A trigger point is "a highly irritable localized spot of exquisite tenderness in a nodule in a palpable taut band of muscle tissue." In firefighter terms...It's a knot.

When the muscle fibers are over-stimulated you get a trigger point and the muscles remain in a contracted state, producing pain. Sometimes trigger points can also produce referred pain elsewhere in the body.

Foam rolling can take care of some of those knots and I'm a big fan of them, but sometimes you just have to go deeper and thats where a good ole tennis ball comes in.

A tennis ball gives you the advantage of being much more focused with your soft tissue work compared to a foam roller and allows you to really get in those hard to reach trigger points. You'll know when you've reached it trust me.

At the bottom of the foot, exists the plantar surface (plantar fascia) which is often the source of trouble that communicates up through the rest of the line, referred to as the Superficial Back Line.

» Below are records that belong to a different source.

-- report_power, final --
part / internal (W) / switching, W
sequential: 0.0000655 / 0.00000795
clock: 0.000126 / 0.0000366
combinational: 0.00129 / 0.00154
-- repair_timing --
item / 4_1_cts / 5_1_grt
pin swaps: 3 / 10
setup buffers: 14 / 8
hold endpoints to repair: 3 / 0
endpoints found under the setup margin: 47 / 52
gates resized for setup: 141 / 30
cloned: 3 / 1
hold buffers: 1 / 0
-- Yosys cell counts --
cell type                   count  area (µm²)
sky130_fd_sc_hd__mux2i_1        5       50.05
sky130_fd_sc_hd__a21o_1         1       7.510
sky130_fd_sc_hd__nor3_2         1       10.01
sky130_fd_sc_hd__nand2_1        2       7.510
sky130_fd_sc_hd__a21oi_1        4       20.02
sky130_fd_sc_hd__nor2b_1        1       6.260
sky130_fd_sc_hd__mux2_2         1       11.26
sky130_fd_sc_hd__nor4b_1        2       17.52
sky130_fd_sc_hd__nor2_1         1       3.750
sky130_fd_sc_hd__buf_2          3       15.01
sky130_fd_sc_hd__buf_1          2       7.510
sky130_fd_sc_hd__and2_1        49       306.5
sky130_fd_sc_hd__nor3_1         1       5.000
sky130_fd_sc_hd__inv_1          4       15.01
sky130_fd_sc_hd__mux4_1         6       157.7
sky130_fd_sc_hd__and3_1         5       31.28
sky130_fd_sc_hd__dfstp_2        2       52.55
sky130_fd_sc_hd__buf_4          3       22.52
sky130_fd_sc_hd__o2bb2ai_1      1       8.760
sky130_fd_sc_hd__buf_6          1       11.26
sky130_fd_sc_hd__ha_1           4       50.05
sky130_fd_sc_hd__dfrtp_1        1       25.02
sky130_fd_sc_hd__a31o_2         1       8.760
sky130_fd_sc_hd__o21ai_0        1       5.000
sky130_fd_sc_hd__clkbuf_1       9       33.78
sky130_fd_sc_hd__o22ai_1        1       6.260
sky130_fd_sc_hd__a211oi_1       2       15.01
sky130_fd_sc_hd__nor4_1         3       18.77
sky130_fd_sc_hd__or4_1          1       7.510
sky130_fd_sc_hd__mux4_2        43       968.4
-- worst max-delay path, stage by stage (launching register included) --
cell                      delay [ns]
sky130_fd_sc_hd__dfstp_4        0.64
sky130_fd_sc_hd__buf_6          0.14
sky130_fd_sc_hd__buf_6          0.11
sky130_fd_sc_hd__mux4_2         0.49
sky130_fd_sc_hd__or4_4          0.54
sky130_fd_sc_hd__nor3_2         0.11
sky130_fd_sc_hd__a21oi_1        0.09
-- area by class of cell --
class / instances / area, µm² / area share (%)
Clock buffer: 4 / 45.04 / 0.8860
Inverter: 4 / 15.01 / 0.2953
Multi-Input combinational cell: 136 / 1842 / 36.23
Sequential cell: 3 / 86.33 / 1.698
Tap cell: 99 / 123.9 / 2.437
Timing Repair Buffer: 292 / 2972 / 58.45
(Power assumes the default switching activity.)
<file path="src/rtl/stream_demux_nway_pkg.sv">
// Shared constants for the buffered 1-to-N stream demultiplexer:
// per-port FIFO depth/count width and default geometry.
package stream_demux_nway_pkg;
   localparam int FIFO_DEPTH  = 2;
   localparam int CNT_W       = 2;
   localparam int DEF_WIDTH   = 32;
   localparam int DEF_NUM_OUT = 8;
   localparam int DEF_SEL_W   = 3;
endpackage

</file>
<file path="src/rtl/stream_demux_nway_fifo2.sv">
// demux_fifo2: 2-entry head/tail FIFO. The head register keeps the last
// popped value when the FIFO drains, so dout never goes stale-to-zero.
module demux_fifo2
   import stream_demux_nway_pkg::*;
#(
   parameter int WIDTH = DEF_WIDTH
) (
   input  logic             clk,
   input  logic             rst_n,
   input  logic             push,
   input  logic             pop,
   input  logic [WIDTH-1:0] din,
   output logic [WIDTH-1:0] dout,
   output logic             full,
   output logic [CNT_W-1:0] count
);
   logic [WIDTH-1:0] head, tail;
   logic             do_push, do_pop;

   assign full    = (count == CNT_W'(FIFO_DEPTH));
   assign do_push = push & ~full;
   assign do_pop  = pop & (count != '0);
   assign dout    = head;

   always_ff @(posedge clk) begin
      if (!rst_n) begin
         count <= '0;
         head  <= '0;
         tail  <= '0;
      end else begin
         count <= count + CNT_W'(do_push) - CNT_W'(do_pop);
         if (do_pop) begin
            // full FIFO shifts tail into head; at one entry a same-cycle push becomes the head
            if (count == CNT_W'(FIFO_DEPTH)) head <= tail;
            else if (do_push)                head <= din;
         end else if (do_push) begin
            if (count == '0) head <= din;
            else             tail <= din;
         end
      end
   end
endmodule

</file>
<file path="src/rtl/stream_demux_nway.sv">
// stream_demux_nway: 1-to-N valid/ready demux with a 2-entry FIFO per port.
// Optional broadcast input in_bcast when STREAM_DEMUX_BCAST_EN is defined.
module stream_demux_nway
   import stream_demux_nway_pkg::*;
#(
   parameter int WIDTH   = DEF_WIDTH,
   parameter int NUM_OUT = DEF_NUM_OUT,
   parameter int SEL_W   = DEF_SEL_W
) (
   input  logic                     clk,
   input  logic                     rst_n,
   input  logic                     in_valid,
   output logic                     in_ready,
   input  logic [WIDTH-1:0]         in_data,
   input  logic [SEL_W-1:0]         in_sel,
`ifdef STREAM_DEMUX_BCAST_EN
   input  logic                     in_bcast,
`endif
   output logic [NUM_OUT-1:0]       out_valid,
   input  logic [NUM_OUT-1:0]       out_ready,
   output logic [NUM_OUT*WIDTH-1:0] out_data,
   output logic                     drop_err
);
   localparam int SEL_N = 1 << SEL_W;

   logic [NUM_OUT-1:0]            full, push;
   logic [NUM_OUT-1:0][CNT_W-1:0] cnt;
   logic [SEL_N-1:0]              full_pad;
   logic                          sel_oor, bcast, fire;

`ifdef STREAM_DEMUX_BCAST_EN
   assign bcast = in_bcast;
`else
   assign bcast = 1'b0;
`endif

   // pad so any in_sel value indexes safely; unused selects read as not-full
   always_comb begin
      full_pad               = '0;
      full_pad[NUM_OUT-1:0]  = full;
   end

   assign sel_oor  = (32'(in_sel) >= NUM_OUT);
   assign in_ready = rst_n & (bcast ? ~|full : (sel_oor | ~full_pad[in_sel]));
   assign fire     = in_valid & in_ready;

   for (genvar i = 0; i < NUM_OUT; i++) begin : g_port
      assign push[i]      = fire & (bcast | (32'(in_sel) == i));
      assign out_valid[i] = (cnt[i] != '0);

      demux_fifo2 #(.WIDTH(WIDTH)) u_fifo (
         .clk   (clk),
         .rst_n (rst_n),
         .push  (push[i]),
         .pop   (out_ready[i]),
         .din   (in_data),
         .dout  (out_data[i*WIDTH +: WIDTH]),
         .full  (full[i]),
         .count (cnt[i])
      );
   end

   always_ff @(posedge clk) begin
      if (!rst_n)                        drop_err <= 1'b0;
      else if (fire & ~bcast & sel_oor)  drop_err <= 1'b1;
   end
endmodule

</file>
--- config.mk ---
export PLATFORM = sky130hd
export DESIGN_NAME = seg_monitor
export DESIGN_NICKNAME = d
export VERILOG_FILES = /design/src/rtl/seg_monitor.sv
export SDC_FILE = /design/constraint.sdc
export NUM_CORES = 1
export LEC_CHECK = 0
export BUFFER_PORTS_ARGS = -buffer_cell sky130_fd_sc_hd__buf_4
export CORE_UTILIZATION = 58
export CTS_CLUSTER_SIZE = 28
export DETAILED_ROUTE_END_ITERATION = 16
export PLACE_DENSITY = 0.79
export SYNTH_ARGS = -nofsm -noshare
export SYNTH_HDL_FRONTEND = slang
export SYNTH_SLANG_ARGS = --single-unit
--- constraint.sdc ---
create_clock -name clk_2 -period 3 [get_ports clk_2]
set_clock_uncertainty 0.2 [all_clocks]
set_input_delay 0.3 -clock clk_2 [delete_from_list [all_inputs] [get_ports clk_2]]
set_output_delay 0.3 -clock clk_2 [all_outputs]
set_load 0.05 [all_outputs]
File: config.mk
export PLATFORM = sky130hd
export DESIGN_NAME = rtype_exec_pipe
export DESIGN_NICKNAME = d
export VERILOG_FILES = /design/src/rtl/rtype_pkg.sv /design/src/rtl/rtype_alu.sv /design/src/rtl/rtype_exec_pipe.sv
export SDC_FILE = /design/constraint.sdc
export NUM_CORES = 2
export LEC_CHECK = 0
export CAP_MARGIN = 5
export CELL_PAD_IN_SITES_DETAIL_PLACEMENT = 1
export CELL_PAD_IN_SITES_GLOBAL_PLACEMENT = 2
export CORE_ASPECT_RATIO = 2
export CORE_UTILIZATION = 45
export DETAILED_ROUTE_END_ITERATION = 6
export DONT_BUFFER_PORTS = 1
export GPL_TIMING_DRIVEN = 0
export PLACE_DENSITY = 0.83
export SYNTH_ARGS = -nofsm -noshare
export SYNTH_HDL_FRONTEND = slang
export SYNTH_HIERARCHICAL = 1
export SYNTH_SLANG_ARGS = --single-unit
File: constraint.sdc
create_clock -name clk -period 15.5 [get_ports clk]
set_input_delay 3.1 -clock clk [delete_from_list [all_inputs] [get_ports clk]]
set_output_delay 3.1 -clock clk [all_outputs]
set_load 0.005 [all_outputs]
File: config.mk
export PLATFORM = sky130hd
export DESIGN_NAME = maquina_maluca_multi
export DESIGN_NICKNAME = d
export VERILOG_FILES = /design/src/rtl/maquina_maluca_multi.sv
export SDC_FILE = /design/constraint.sdc
export NUM_CORES = 1
export LEC_CHECK = 0
export ABC_AREA = 0
export CAP_MARGIN = 20
export CORE_MARGIN = 1.5
export CORE_UTILIZATION = 52
export CTS_CLUSTER_DIAMETER = 60
export CTS_CLUSTER_SIZE = 8
export DETAILED_ROUTE_END_ITERATION = 16
export PLACE_DENSITY = 0.91
export SETUP_SLACK_MARGIN = 0.15
export SLEW_MARGIN = 20
export SYNTH_ARGS = -nofsm -noshare
export SYNTH_HDL_FRONTEND = slang
export SYNTH_SLANG_ARGS = --single-unit
File: constraint.sdc
create_clock -name clk -period 2.7 [get_ports clk]
set_input_delay 0.54 -clock clk [delete_from_list [all_inputs] [get_ports clk]]
set_output_delay 0.54 -clock clk [all_outputs]
set_load 0.02 [all_outputs]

The Superficial Back Line (SBL) is a continuous line of myofascial connections which run up the back of the body from the underside of the toes to the forehead.

By manipulating the fascia at the bottom of the feet, you change the status of the fascia all around the body and in a sense, there's a "systemic release" and everything lets go...from the bottom of the feet to the forehead

Just get a tennis ball and start rolling one foot at a time. When you feel a painful spot stop and hold it till you get a release or a 75% reduction of the discomfort.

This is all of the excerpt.